Background: The American health care system is facing a growing health care provider shortage in primary and specialty care settings. Research has established that nurse practitioners (NPs) match or exceed their physician colleagues in providing quality care in primary care settings.
Objective: This systematic review aimed to compare the quality of NP versus physician-led care in outpatient specialty care setting for clinical outcomes patient satisfaction.
Data sources: The Preferred Reporting Items for Systematic Reviews and Meta-Analyses statement guided the literature search (CINAHL, PubMed, and Cochrane Library) and interpretation of findings. Of the 228 articles that met the inclusion/exclusion criteria, 11 were selected for further review.

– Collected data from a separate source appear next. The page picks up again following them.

===== config.mk =====
export PLATFORM = sky130hd
export DESIGN_NAME = gpio_arbiter_flat
export DESIGN_NICKNAME = d
export VERILOG_FILES = /design/src/rtl/gpio_arbiter_pkg.sv /design/src/rtl/gpio_arbiter_if.sv /design/src/rtl/gpio_rr_pick2.sv /design/src/rtl/gpio_arbiter.sv /design/src/flat_wrapper.sv
export SDC_FILE = /design/constraint.sdc
export NUM_CORES = 1
export LEC_CHECK = 0
export CORE_ASPECT_RATIO = 0.5
export CORE_MARGIN = 8
export CORE_UTILIZATION = 24
export DETAILED_ROUTE_END_ITERATION = 6
export PLACE_DENSITY = 0.88
export SETUP_SLACK_MARGIN = 0.4
export SLEW_MARGIN = 20
export SYNTH_ARGS = -nofsm -noshare
export SYNTH_HDL_FRONTEND = slang
export SYNTH_HIERARCHICAL = 1
export SYNTH_SLANG_ARGS = --single-unit

===== constraint.sdc =====
create_clock -name wb_clk_i -period 2.3 [get_ports wb_clk_i]
set_clock_uncertainty 0.15 [all_clocks]
set_input_delay 0.23 -clock wb_clk_i [delete_from_list [all_inputs] [get_ports wb_clk_i]]
set_output_delay 0.23 -clock wb_clk_i [all_outputs]
set_load 0.01 [all_outputs]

Conclusions: Studies were conducted from 1995 to 2016 across four countries and spanned 10 distinct medical specialties. As a whole, these studies demonstrated that NPs in specialty settings perform as well as physicians terms of clinical safety and positive patient outcomes. Nurse practitioners matched or exceeded their physician counterparts in patient education and satisfaction.
Implications for practice: Nurse practitioners are a feasible option for addressing specialty care shortages. Further research should investigate whether NPs and physicians are equally prepared to provide equivalent care immediately following their respective postbaccalaureate programs. If not, studies should explore specific training duration and elements NPs require to provide equivalent care.